Patrick Mason is one of our newest Dialogue guests. He may or may not be related to one of our permabloggers.
Priesthood organization isn’t a very sexy topic. I mean, who really gets excited about the reorganization of the Quorums of the Seventy? When BCC readers get all starry-eyed about Joseph Smith, it’s usually for his metaphysics, or his radical challenge to individualism and market capitalism, or something along those lines. The architecture of priesthood government? Yawn. Somebody wake me up with a little King Follett Discourse (or KFD, as the kids say).
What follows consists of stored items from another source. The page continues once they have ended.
==> config.mk <==
export PLATFORM = sky130hd
export DESIGN_NAME = icache
export DESIGN_NICKNAME = d
export VERILOG_FILES = /design/src/fetch_pkg.sv /design/src/icache.sv /design/src/icache_predecode.sv
export SDC_FILE = /design/constraint.sdc
export NUM_CORES = 2
export LEC_CHECK = 0
export BUFFER_PORTS_ARGS = -buffer_cell sky130_fd_sc_hd__buf_4
export CAP_MARGIN = 20
export CORE_AREA = 2 2 580 582
export DETAILED_ROUTE_END_ITERATION = 10
export DIE_AREA = 0 0 582 584
export PLACE_DENSITY = 0.55
export SLEW_MARGIN = 30
export SYNTH_ARGS = -nofsm -noshare
export SYNTH_HDL_FRONTEND = slang
export SYNTH_SLANG_ARGS = --single-unit
==> constraint.sdc <==
create_clock -name clk_i -period 8.3 [get_ports clk_i]
set_input_delay 1.245 -clock clk_i [delete_from_list [all_inputs] [get_ports clk_i]]
set_output_delay 1.245 -clock clk_i [all_outputs]
set_load 0.005 [all_outputs]
## src/fetch_pkg.sv

```systemverilog
/*
  Shared definitions for the instruction-fetch subsystem.
  Word addresses in memory requests are at most imem_addr_max bits wide,
  so the PC width of the top level must not exceed it.
*/
`default_nettype none

package fetch_pkg;

  // --------------------
  // rv32 widths and opcodes
  localparam int instr_width = 32;
  localparam int apb_addr_width = 32;

  // branch byte offset without its sign bit
  localparam int bimm_width = 12;
  // word offset bits kept per line, sets the precompute adder width
  localparam int lower_width = bimm_width - 2;

  localparam logic [6:0] opcode_branch = 7'b1100011;
  localparam logic [6:0] opcode_jal = 7'b1101111;

  // --------------------
  // backing memory channel
  localparam int imem_addr_max = 16;

  typedef struct packed {
    logic we;
    logic [imem_addr_max-1:0] addr;
    logic [instr_width-1:0] wdata;
  } imem_req_t;

  // read data, valid one cycle after the granted request
  typedef struct packed {
    logic [instr_width-1:0] rdata;
  } imem_rsp_t;

endpackage

`default_nettype wire

```

## src/imem_refill.sv

```systemverilog
/*
  One word is read from the backing memory per miss.
  The cache is written in the cycle the read data returns, and miss_i
  is ignored until the cache has re-read the filled line.
*/
`default_nettype none

module imem_refill #(
  parameter int pc_width_p = 14
) (
  input  wire logic clk_i,
  input  wire logic reset_i,
  input  wire logic miss_i,
  input  wire logic [pc_width_p-1:0] pc_i,
  output logic req_o,
  output fetch_pkg::imem_req_t req_data_o,
  input  wire logic gnt_i,
  input  wire fetch_pkg::imem_rsp_t rsp_i,
  output logic fill_en_o,
  output logic [pc_width_p-1:0] fill_addr_o,
  output logic [fetch_pkg::instr_width-1:0] fill_instr_o
);

  import fetch_pkg::*;

  // s_data covers both waiting for the data and writing it
  typedef enum logic [1:0] {s_idle, s_req, s_data, s_settle} state_e;

  state_e state_r;
  logic [pc_width_p-1:0] miss_pc_r;

  always_ff @(posedge clk_i) begin
    if (reset_i) begin
      state_r <= s_idle;
    end else begin
      case (state_r)
        s_idle: if (miss_i) state_r <= s_req;
        s_req: if (gnt_i) state_r <= s_data;
        s_data: state_r <= s_settle;
        default: state_r <= s_idle;
      endcase
    end
  end

  always_ff @(posedge clk_i) begin
    if (state_r == s_idle && miss_i) begin
      miss_pc_r <= pc_i;
    end
  end

  assign req_o = (state_r == s_req);
  assign req_data_o.we = 1'b0;
  assign req_data_o.addr = imem_addr_max'(miss_pc_r);
  assign req_data_o.wdata = '0;

  assign fill_en_o = (state_r == s_data);
  assign fill_addr_o = miss_pc_r;
  assign fill_instr_o = rsp_i.rdata;

  // the re-read after a fill must find the line
  assert property (@(posedge clk_i) disable iff (reset_i)
    state_r == s_settle |=> !miss_i);

endmodule

`default_nettype wire

```
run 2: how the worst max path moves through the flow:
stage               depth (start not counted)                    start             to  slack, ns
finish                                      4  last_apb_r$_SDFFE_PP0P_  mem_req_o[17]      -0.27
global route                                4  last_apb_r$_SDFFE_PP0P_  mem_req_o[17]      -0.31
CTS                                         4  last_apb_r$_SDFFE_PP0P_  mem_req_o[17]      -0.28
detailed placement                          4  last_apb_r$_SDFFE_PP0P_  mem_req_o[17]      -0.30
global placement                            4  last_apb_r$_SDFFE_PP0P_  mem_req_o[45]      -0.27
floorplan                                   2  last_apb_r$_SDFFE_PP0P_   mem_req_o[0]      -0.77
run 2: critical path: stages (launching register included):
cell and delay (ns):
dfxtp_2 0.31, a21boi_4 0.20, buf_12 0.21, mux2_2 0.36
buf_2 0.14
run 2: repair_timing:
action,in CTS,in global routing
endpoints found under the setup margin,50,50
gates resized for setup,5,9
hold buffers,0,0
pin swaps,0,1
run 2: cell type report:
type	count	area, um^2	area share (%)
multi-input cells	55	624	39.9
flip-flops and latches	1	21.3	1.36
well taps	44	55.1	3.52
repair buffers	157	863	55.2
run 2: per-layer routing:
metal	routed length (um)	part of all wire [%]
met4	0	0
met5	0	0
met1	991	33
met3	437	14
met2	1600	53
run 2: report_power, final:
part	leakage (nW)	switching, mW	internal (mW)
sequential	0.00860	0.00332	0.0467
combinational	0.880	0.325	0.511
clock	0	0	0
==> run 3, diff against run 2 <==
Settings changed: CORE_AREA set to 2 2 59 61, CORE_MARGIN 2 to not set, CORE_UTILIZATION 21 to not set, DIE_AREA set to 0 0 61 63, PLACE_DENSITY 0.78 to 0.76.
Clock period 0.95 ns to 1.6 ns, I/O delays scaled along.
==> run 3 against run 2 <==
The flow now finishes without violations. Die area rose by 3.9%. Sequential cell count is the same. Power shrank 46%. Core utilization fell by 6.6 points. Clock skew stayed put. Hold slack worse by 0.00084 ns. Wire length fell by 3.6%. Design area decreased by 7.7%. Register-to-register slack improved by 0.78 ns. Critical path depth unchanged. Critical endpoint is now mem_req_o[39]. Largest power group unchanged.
File: src/hw/dpPkg.sv
package dpPkg;

	// datapath word width, the top level passes it down as a parameter
	localparam int dataWidth = 16;

	// register bank geometry
	localparam int regCount = 8;
	localparam int regNumWidth = $clog2(regCount);

	// word memory depth is 2**memAddrWidth
	localparam int memAddrWidth = 8;

	// constant source on bus1, used for the pc increment
	localparam int pcStep = 2;

	// bus1 source select
	localparam logic [2:0] bus1Pc = 3'd0;
	localparam logic [2:0] bus1Const = 3'd1;
	localparam logic [2:0] bus1Reg = 3'd2;
	localparam logic [2:0] bus1Mdr = 3'd3;
	localparam logic [2:0] bus1AluOut = 3'd4;

	// alu opcodes, 6 and 7 are unused
	localparam logic [2:0] opAdd = 3'd0;
	localparam logic [2:0] opSub = 3'd1;
	localparam logic [2:0] opOr = 3'd2;
	localparam logic [2:0] opAnd = 3'd3;
	localparam logic [2:0] opCmp = 3'd4;
	localparam logic [2:0] opMns = 3'd5;

	// where the register bank takes its register number from
	localparam logic [1:0] regNumExt = 2'd0;
	localparam logic [1:0] regNumA = 2'd1;
	localparam logic [1:0] regNumB = 2'd2;
	localparam logic [1:0] regNumC = 2'd3;

	// bit positions in the flags vector, jumpSel uses the same numbering
	localparam int flagMinus = 3;
	localparam int flagZero = 2;
	localparam int flagOverflow = 1;
	localparam int flagCarry = 0;

	// instruction word, seen as register fields or as a jump with a sense bit
	typedef union packed {
		struct packed {
			logic [2:0] regA;
			logic [2:0] regB;
			logic [2:0] midBits;
			logic [2:0] regC;
			logic [3:0] lowBits;
		} regForm;
		struct packed {
			logic [7:0] highBits;
			logic       sense;
			logic [6:0] lowBits;
		} jumpForm;
	} instrWordT;

endpackage
--- config.mk ---
export PLATFORM = sky130hd
export DESIGN_NAME = tlb_search_seq
export DESIGN_NICKNAME = d
export VERILOG_FILES = /design/src/hdl/tlb_pkg.sv /design/src/hdl/tlb_search_seq.sv
export SDC_FILE = /design/constraint.sdc
export NUM_CORES = 1
export LEC_CHECK = 0
export BUFFER_PORTS_ARGS = -buffer_cell sky130_fd_sc_hd__clkbuf_2
export CAP_MARGIN = 20
export CORE_MARGIN = 4
export CORE_UTILIZATION = 40
export DETAILED_ROUTE_END_ITERATION = 8
export PLACE_DENSITY = 0.73
export REMOVE_ABC_BUFFERS = 1
export SYNTH_ARGS = -nofsm -noshare
export SYNTH_HDL_FRONTEND = slang
export SYNTH_SLANG_ARGS = --single-unit
--- constraint.sdc ---
create_clock -name clk_i -period 4.64 [get_ports clk_i]
set_input_delay 0.928 -clock clk_i [delete_from_list [all_inputs] [get_ports clk_i]]
set_output_delay 0.928 -clock clk_i [all_outputs]
set_load 0.01 [all_outputs]
--- src/hdl/tlb_pkg.sv ---
package tlb_pkg;

   //////////////////////
   // Geometry
   //////////////////////
   localparam int VA_WIDTH      = 32;
   localparam int PA_WIDTH      = 40;
   localparam int PAGE_BITS     = 12;              // 4 kB pages
   localparam int N_SETS        = 8;
   localparam int SET_BITS      = 3;
   localparam int N_BANKS       = 4;
   localparam int BANK_BITS     = 2;
   localparam int N_STEPS       = 4;               // Entries per bank and set
   localparam int STEP_BITS     = 2;
   localparam int VA_IDX_BITS   = SET_BITS + STEP_BITS;
   localparam int PA_IDX_BITS   = VA_IDX_BITS + BANK_BITS;
   localparam int VPN_BITS      = VA_WIDTH - PAGE_BITS;
   localparam int PPN_BITS      = PA_WIDTH - PAGE_BITS;
   localparam int CFG_ADDR_BITS = 8;
   localparam int CFG_DATA_BITS = 32;
   localparam int VA_ENTRY_BITS = VPN_BITS + 3;

   // One virtual-tag entry
   typedef struct packed {
      logic                valid;
      logic                rd;                     // Read access allowed
      logic                wr;                     // Write access allowed
      logic [VPN_BITS-1:0] vpn;
   } tlb_va_entry_t;

   // Config data seen by the tag banks or by the physical table
   typedef union packed {
      struct packed {
         logic [CFG_DATA_BITS-VA_ENTRY_BITS-1:0] pad;
         tlb_va_entry_t                          entry;
      } va;
      struct packed {
         logic [CFG_DATA_BITS-PPN_BITS-1:0] pad;
         logic [PPN_BITS-1:0]               ppn;
      } pa;
   } tlb_cfg_word_u;

endpackage

--- src/hdl/tlb_search_seq.sv ---
`timescale 1ns/1ps

module tlb_search_seq (
   input  logic                              clk_i,
   input  logic                              rst_ni,
   input  logic                              start_i,
   input  logic [tlb_pkg::VA_WIDTH-1:0]      va_i,
   input  logic                              rw_i,
   input  logic                              cfg_va_we_i,
   input  logic                              v_valid_i,
   input  logic                              v_hit_i,
   input  logic                              v_prot_i,
   input  logic                              v_multi_i,
   input  logic                              v_last_i,
   input  logic                              result_sent_i,
   output logic                              busy_o,
   output logic                              rd_en_o,
   output logic [tlb_pkg::VA_IDX_BITS-1:0]   rd_idx_o,
   output logic [tlb_pkg::VPN_BITS-1:0]      req_vpn_o,
   output logic                              req_rw_o,
   output logic [tlb_pkg::PAGE_BITS-1:0]     req_offset_o,
   output logic                              search_done_o
);
   import tlb_pkg::*;

   typedef enum logic [1:0] {S_IDLE, S_SEARCH, S_DONE} state_t;

   state_t               state_q, state_d;
   logic [STEP_BITS-1:0] step_q;
   logic                 issued_all_q;     // Last step already sent to the banks
   logic [VA_WIDTH-1:0]  va_q;
   logic                 rw_q;
   logic                 accept;
   logic                 stop;

   assign accept = start_i & (state_q == S_IDLE);
   assign stop   = v_valid_i & (v_hit_i | v_prot_i | v_multi_i | v_last_i);

   assign busy_o        = (state_q != S_IDLE);
   assign search_done_o = (state_q == S_SEARCH) & stop;
   // Tag writes own the bank port for that cycle
   assign rd_en_o       = (state_q == S_SEARCH) & ~issued_all_q & ~cfg_va_we_i;

   assign rd_idx_o     = {va_q[PAGE_BITS +: SET_BITS], step_q};
   assign req_vpn_o    = va_q[VA_WIDTH-1:PAGE_BITS];
   assign req_offset_o = va_q[PAGE_BITS-1:0];
   assign req_rw_o     = rw_q;

   always_comb begin
      state_d = state_q;
      unique case (state_q)
         S_IDLE:   if (start_i) state_d = S_SEARCH;
         S_SEARCH: if (stop) state_d = S_DONE;
         S_DONE:   if (result_sent_i) state_d = S_IDLE;
         default:  state_d = S_IDLE;
      endcase
   end

   //////////////////////
   // Step counter
   //////////////////////
   always_ff @(posedge clk_i) begin
      if (!rst_ni) begin
         state_q      <= S_IDLE;
         step_q       <= '0;
         issued_all_q <= 1'b0;
      end else begin
         state_q <= state_d;
         if (accept) begin
            step_q       <= '0;
            issued_all_q <= 1'b0;
         end else if (rd_en_o) begin
            if (step_q == STEP_BITS'(N_STEPS-1)) begin
               issued_all_q <= 1'b1;
            end else begin
               step_q <= step_q + 1'b1;
            end
         end
      end
   end

   // Request is held until the result has gone out
   always_ff @(posedge clk_i) begin
      if (accept) begin
         va_q <= va_i;
         rw_q <= rw_i;
      end
   end

endmodule

# Word-level counts from Yosys, hierarchy flattened
# Cells that the tools add are included.
totals:
  reg_bits: 38
  inputBits: 43
  output_inout_bits: 41
  word_cells: 34
classes:
  addsub: 1
  eq_ne: 6
  muxes: 4
  bitwise: 12
  reduce_logical: 6
ops:
  columns: ["cell", "n"]
  rows:
  - ["2-bit 2-to-1 mux", 3]
  - ["2-bit != test, second input constant", 3]
  - ["2-bit case mux with 3 select lines", 1]
  - ["1-bit bitwise AND", 5]
  - ["2-bit == test, second input constant", 2]
  - ["1-bit inverter", 4]
  - ["2-bit AND reduction", 2]
  - ["1-bit bitwise OR", 3]
  - ["3-bit AND reduction", 1]
  - ["2-bit by 1-bit adder with 2-bit output, second input constant", 1]
  - ["2-bit by 1-bit == test with 1-bit output, second input constant", 1]
  - ["2-bit zero test", 1]
  - ["2-bit nonzero test", 1]
  - ["2-bit OR reduction", 1]

# Depth between registers and ports, before layout
# Gate-level depths: netlist of the first run.
logic_depth:
  ltp_word: 6
  ltp_mapped: 4
  ltp_nobuf: 4

# Worst setup path after synthesis of the first run
# OpenSTA, ideal clock, no wires.
synth_timing:
  path_type: "in2reg"
  startpoint: "input start_i"
  endpoint: "register issued_all_q"
  setup_ps: 117
  t_arrival_ps: 3781
  required_time_ps: 4523
  slack_ps: 741
  path_stages: 3
  path_buffers: 0
  path_cell_list: "nor3b_1 nand2b_1 nor2_1"
synth_between:
  elab_chain_len: 2
synth_rtl:
  columns: ["element", "line", "text"]
  rows:
  - ["start, declared", "tlb_search_seq.sv:6", "input logic start_i,"]
  - ["1-bit bitwise AND", "tlb_search_seq.sv:36", "assign accept = start_i & (state_q == S_IDLE);"]
  - ["2-bit OR reduction (no line)", null, null]
  - ["end signal, assigned", "tlb_search_seq.sv:66", "issued_all_q <= 1'b0;"]
  - ["end signal, assigned", "tlb_search_seq.sv:71", "issued_all_q <= 1'b0;"]
  - ["end signal, assigned", "tlb_search_seq.sv:74", "issued_all_q <= 1'b1;"]
  - ["end, declared", "tlb_search_seq.sv:30", "logic issued_all_q;"]
# No other way between the ends.
# A chain may end at the register's enable or synchronous reset.

# Final worst setup path of the first run
layout_timing:
  startpoint: "input cfg_va_we_i"
  endpoint: "output rd_en_o"
layout_between:
  elab_chain_len: 2
layout_rtl:
  columns: ["element", "line", "text"]
  rows:
  - ["start, declared", "tlb_search_seq.sv:9", "input logic cfg_va_we_i,"]
  - ["1-bit inverter", "tlb_search_seq.sv:42", "assign rd_en_o = (state_q == S_SEARCH) & ~issued_all_q & ~cfg_va_we_i;"]
  - ["1-bit bitwise AND", "tlb_search_seq.sv:42", null]
  - ["end, declared", "tlb_search_seq.sv:17", "output logic rd_en_o,"]
# No other way between the ends.

==> run_summary.xml, run 1 <==
<?xml version="1.0" encoding="UTF-8"?>
<metrics>
  <group name="setup_path">
    <metric name="critPathMostFrequentCell" unit="">sky130_fd_sc_hd__clkbuf_2</metric>
    <metric name="timing.critical_path.slowest_cell_delay" unit="ns">0.49</metric>
    <metric name="critPathLaunchType" unit="">input pin</metric>
    <metric name="worstPathArrival" unit="ns">1.74</metric>
    <metric name="critical_setup_path_kind" unit="">in2out</metric>
    <metric name="worstReg2RegEnd" unit="">step_q[0]</metric>
    <metric name="crit-reg2reg-launch" unit="">state_q[0]</metric>
    <metric name="rr_worst_depth" unit="">3</metric>
    <metric name="crit_slowest_cell" unit="">sky130_fd_sc_hd__or4b_4</metric>
    <metric name="worst_ep_required_time" unit="ns">3.71</metric>
    <metric name="crit_path_cell_trace" unit="">clkbuf_2, or4b_4, inv_1, clkbuf_2</metric>
    <metric name="reg2reg_slack" unit="ns">3.14</metric>
    <metric name="setup.worst_path.start" unit="">cfg_va_we_i</metric>
    <metric name="worstPathMaxFanout" unit="">4</metric>
    <metric name="critical_path.endpoint_type" unit="">output port</metric>
    <metric name="endpoint" unit="">rd_en_o</metric>
  </group>
  <group name="clock_network">
    <metric name="clock_path_buffers" unit="">2</metric>
    <metric name="h-tree-depth" unit="">2</metric>
    <metric name="clk_latency" unit="ns">0.33</metric>
    <metric name="cts_buffers" unit="">5</metric>
    <metric name="cts_post_setup_buffers_inserted" unit="">0</metric>
    <metric name="tritoncts" unit="">built</metric>
    <metric name="clkSinkCount" unit="">38</metric>
    <metric name="clock-root-buffer" unit="">sky130_fd_sc_hd__clkbuf_4</metric>
    <metric name="cts-resized-gates" unit="">0</metric>
    <metric name="cts.hold.buffers_added" unit="">0</metric>
    <metric name="clkSlewWorstSetupHoldPaths" unit="ns">0.10</metric>
  </group>
  <group name="logic_synthesis">
    <metric name="synthesis.yosys.warnings" unit="">0</metric>
    <metric name="number_of_different_library_cells_in_the_post_synthesis_netlist" unit="">19</metric>
    <metric name="synth_top_cell_area_share" unit="%">78.6</metric>
    <metric name="synth.cell_area" unit="sq mm">0.00126</metric>
    <metric name="synthTopCellsByArea" unit="">sky130_fd_sc_hd__edfxtp_1 (79%), sky130_fd_sc_hd__dfxtp_1 (7.9%), sky130_fd_sc_hd__buf_4 (1.8%)</metric>
    <metric name="synth_flop_cell" unit="">sky130_fd_sc_hd__edfxtp_1</metric>
    <metric name="synth_largest_area_cell" unit="">sky130_fd_sc_hd__edfxtp_1</metric>
    <metric name="post-synth-top-count-cell" unit="">sky130_fd_sc_hd__edfxtp_1</metric>
    <metric name="flip_flop_and_latch_count_after_synthesis" unit="">38</metric>
    <metric name="ys_top_cells_by_count" unit="">sky130_fd_sc_hd__edfxtp_1 (33), sky130_fd_sc_hd__dfxtp_1 (5)</metric>
    <metric name="synth_sequential_area_ratio" unit="%">86.6</metric>
    <metric name="post_synth.cell_area_avg" unit="sq um">19.7</metric>
    <metric name="synth-async-reset-ratio" unit="%">0</metric>
    <metric name="synth_cells" unit="">64</metric>
    <metric name="number_of_enable_type_register_cells_in_the_synthesized_netlist" unit="">33</metric>
  </group>
  <group name="sta">
    <metric name="rsz0062_at_grt" unit="">false</metric>
    <metric name="timing.clock.skew" unit="ns">0.00324</metric>
    <metric name="fmax" unit="MHz">374</metric>
    <metric name="final_setup_viols" unit="">0</metric>
    <metric name="maxSlewHeadroom" unit="%">67.7</metric>
    <metric name="finalCritPeriodShare" unit="%">57.6</metric>
    <metric name="drv_slew" unit="">0</metric>
    <metric name="setup-tns-final" unit="ns">0</metric>
    <metric name="clock_period_minus_worst_slack" unit="ns">2.67</metric>
    <metric name="tightestPinTransition" unit="ns">0.482</metric>
    <metric name="report.final.hold_viol_count" unit="">0</metric>
  </group>
  <group name="detailed_routing">
    <metric name="detail_route.first_pass.iterations" unit="">2</metric>
    <metric name="routed_length_per_instance" unit="um">14.1</metric>
    <metric name="vias_per_cell" unit="">4.62</metric>
    <metric name="initialDrtViolationCount" unit="">44</metric>
    <metric name="drtAntennaViolNets" unit="">0</metric>
    <metric name="drt-total-wl" unit="um">2790</metric>
    <metric name="drc_errors" unit="">0</metric>
    <metric name="route.vias.total" unit="">914</metric>
  </group>
  <group name="die">
    <metric name="core_area" unit="sq mm">0.00303</metric>
    <metric name="rows" unit="">20</metric>
    <metric name="die-area" unit="sq mm">0.00411</metric>
    <metric name="chipWidth" unit="um">64.1</metric>
    <metric name="chipHeight" unit="um">64.1</metric>
    <metric name="io_pins" unit="">84</metric>
    <metric name="initial_utilization" unit="%">41.6</metric>
  </group>
  <group name="job">
    <metric name="maxCapViolCount" unit="">0</metric>
  </group>
  <group name="grt">
    <metric name="grt_antenna_before_repair" unit="">0</metric>
    <metric name="global_route_wire_length_before_repair" unit="um">4400</metric>
    <metric name="grt_start_max_net_pins" unit="">19</metric>
    <metric name="grt_pass1_vias" unit="">953</metric>
    <metric name="overflow" unit="">0</metric>
    <metric name="grtUsageTotal" unit="%">14.6</metric>
  </group>
  <group name="placed_design">
    <metric name="io_buffer_count" unit="">83</metric>
    <metric name="dp_hpwl" unit="um">2260</metric>
    <metric name="finalWeightedCongestion" unit="">0.728</metric>
    <metric name="instance_area_at_placement" unit="sq mm">0.00172</metric>
  </group>
  <group name="layout">
    <metric name="fraction_of_final_layout_cells_sized_beyond_drive_strength_1" unit="%">61.7</metric>
    <metric name="area_growth" unit="%">45.5</metric>
    <metric name="finalInstanceArea" unit="sq mm">0.00183</metric>
    <metric name="diodes" unit="">0</metric>
    <metric name="fillerInstances" unit="">251</metric>
    <metric name="regArea" unit="sq mm">0.00109</metric>
    <metric name="layout.nets" unit="">197</metric>
    <metric name="multiInputGateArea" unit="sq um">148</metric>
  </group>
  <group name="power_and_ir_drop">
    <metric name="cellLeakagePower" unit="nW">0.824</metric>
    <metric name="power.ir.vdd_worst" unit="mV">0.245</metric>
    <metric name="cellPowerDensity" unit="mW/mm^2">407</metric>
  </group>
  <group name="hold_path">
    <metric name="worstHoldPathType" unit="">reg2reg</metric>
    <metric name="min-delay-start" unit="">step_q[1]</metric>
  </group>
  <group name="status">
    <metric name="run_status" unit="">finished clean</metric>
  </group>
</metrics>
==> cell type report <==
| type | count | share of cell area (%) |
|---|---|---|
| clock buffers | 5 | 2.05 |
| well taps | 44 | 3.00 |
| flip-flops and latches | 38 | 59.5 |
| inverters | 1 | 0.205 |
| multi-input cells | 22 | 8.05 |
| repair buffers | 85 | 23.7 |
| clock inverters | 3 | 3.48 |
==> how the worst min path moves through the flow <==
| stage | endpoint | cells after the start |
|---|---|---|
| floorplan | issued_all_q | 2 |
| global placement | issued_all_q | 2 |
| global route | step_q[1] | 2 |
| CTS | step_q[1] | 2 |
| detailed placement | issued_all_q | 2 |
| finish | step_q[1] | 2 |
==> per-layer routing <==
layer / GRT usage [%] / wire [um]
met3: 7.03 / 383
met1: 15.0 / 1040
met5: 0 / 0
met2: 25.4 / 1330
met4: 5.54 / 28
==> logic make-up (layout without fill, tap and decap cells) <==
kind of cell / Yosys count / after routing / share of synthesized area [%]
AND/OR/NAND/NOR: 15 / 15 / 7.75
adder cells (fa/ha/maj): 1 / 1 / 0.993
flip-flops: 38 / 38 / 86.6
AO/OA/AOI/OAI: 6 / 6 / 2.58
buffers and inverters: 4 / 94 / 2.08
==> layout by cell type (no fill, tap or decap), drive strengths merged, types with 2 or more instances in the layout <==
cell / synthesis / layout
a21oi: 3 / 3
buf: 3 / 2
bufinv: 0 / 2
clkbuf: 0 / 88
dfxtp: 5 / 5
edfxtp: 33 / 33
nor2: 3 / 3
nor3b: 3 / 3
o21ai: 2 / 2
==> flip-flops by register name (all words and copies together), names as in the netlist <==
register and flops:
state_q 2, req_rw_o 1, step_q 2, issued_all_q 1
va_q 32
==> through the flow <==
step	hold WS, ns	utilization [%]	worst slack [ns]	instances	power [mW]
after floorplan	0.438	-	0.741	61	0.442
after global placement	0.470	56.8	2.00	189	0.484
after detailed placement	0.500	56.8	1.92	189	0.489
after CTS	0.522	60.2	1.97	197	0.755
after global routing	0.552	60.5	1.91	198	0.779
final	0.526	60.5	1.97	198	0.745
==> power breakdown <==
part	leakage, nW	switching, mW	internal (mW)
clock network	0.0528	0.0986	0.166
logic	0.416	0.0398	0.0343
registers	0.356	0.00866	0.398
==> critical path: cells and delay by family <==
| kind | cells | cell delay [ns] |
|---|---|---|
| and+or+nand+nor | 1 | 0.49 |
| buffers and inverters | 3 | 0.32 |
Power figures use the tool's default switching activity.
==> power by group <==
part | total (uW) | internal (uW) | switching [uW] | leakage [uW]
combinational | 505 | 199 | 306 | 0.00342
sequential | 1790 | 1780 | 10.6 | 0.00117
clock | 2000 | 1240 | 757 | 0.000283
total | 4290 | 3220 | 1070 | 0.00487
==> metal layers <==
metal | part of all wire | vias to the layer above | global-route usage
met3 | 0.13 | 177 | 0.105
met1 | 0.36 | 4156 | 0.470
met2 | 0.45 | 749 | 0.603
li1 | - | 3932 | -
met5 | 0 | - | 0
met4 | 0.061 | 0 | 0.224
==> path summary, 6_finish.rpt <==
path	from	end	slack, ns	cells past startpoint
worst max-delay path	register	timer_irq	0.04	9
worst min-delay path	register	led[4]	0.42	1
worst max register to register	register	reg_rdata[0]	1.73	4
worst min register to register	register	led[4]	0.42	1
Unsexy as it is, I’ve been thinking about the council system of the church. (I can hear Homer Simpson now: “Bor-ing.”) Although it doesn’t get the headlines of, say, God and Jesus being separate beings, I think it’s one of Joseph’s most important innovations. Joseph is usually seen as the mystic, the dreamer, the prophet, while Brigham is the practical, pragmatic implementer. But the council system of the church, which was established in roughly the same form we have today by 1835, has to be counted as one of Joseph’s enduring legacies, one of his most remarkable contributions, and one of the main reasons why the church has been so successful for nearly 200 years and will continue to be so indefinitely.
In my mind, the genius of councils is in the following:
1. Councils democratize revelation. As Richard Bushman says in Rough Stone Rolling, the central “conundrum of Joseph Smith’s Mormonism” is that “an authoritarian religion [could] distribute so much power to individual members.” The brilliance of Joseph’s vision of church government, organized in overlapping layers of priesthood councils (later extended to auxiliaries such as Relief Society and Primary presidencies), is that “individual priesthood holders were allowed a voice in church governance, giving them ownership of the kingdom to which they had subjected themselves.” Bushman argues that it’s no coincidence that immediately after Smith finalized the basic structure of church councils some five years after the church’s founding, “the frequency of canonical revelations dropped precipitously. . . . At the moment when Joseph’s own revelatory powers were at their peak, he divested himself of sole responsibility for revealing the will of God and invested that gift in the councils of the Church, making it a charismatic bureaucracy” (252, 257-58).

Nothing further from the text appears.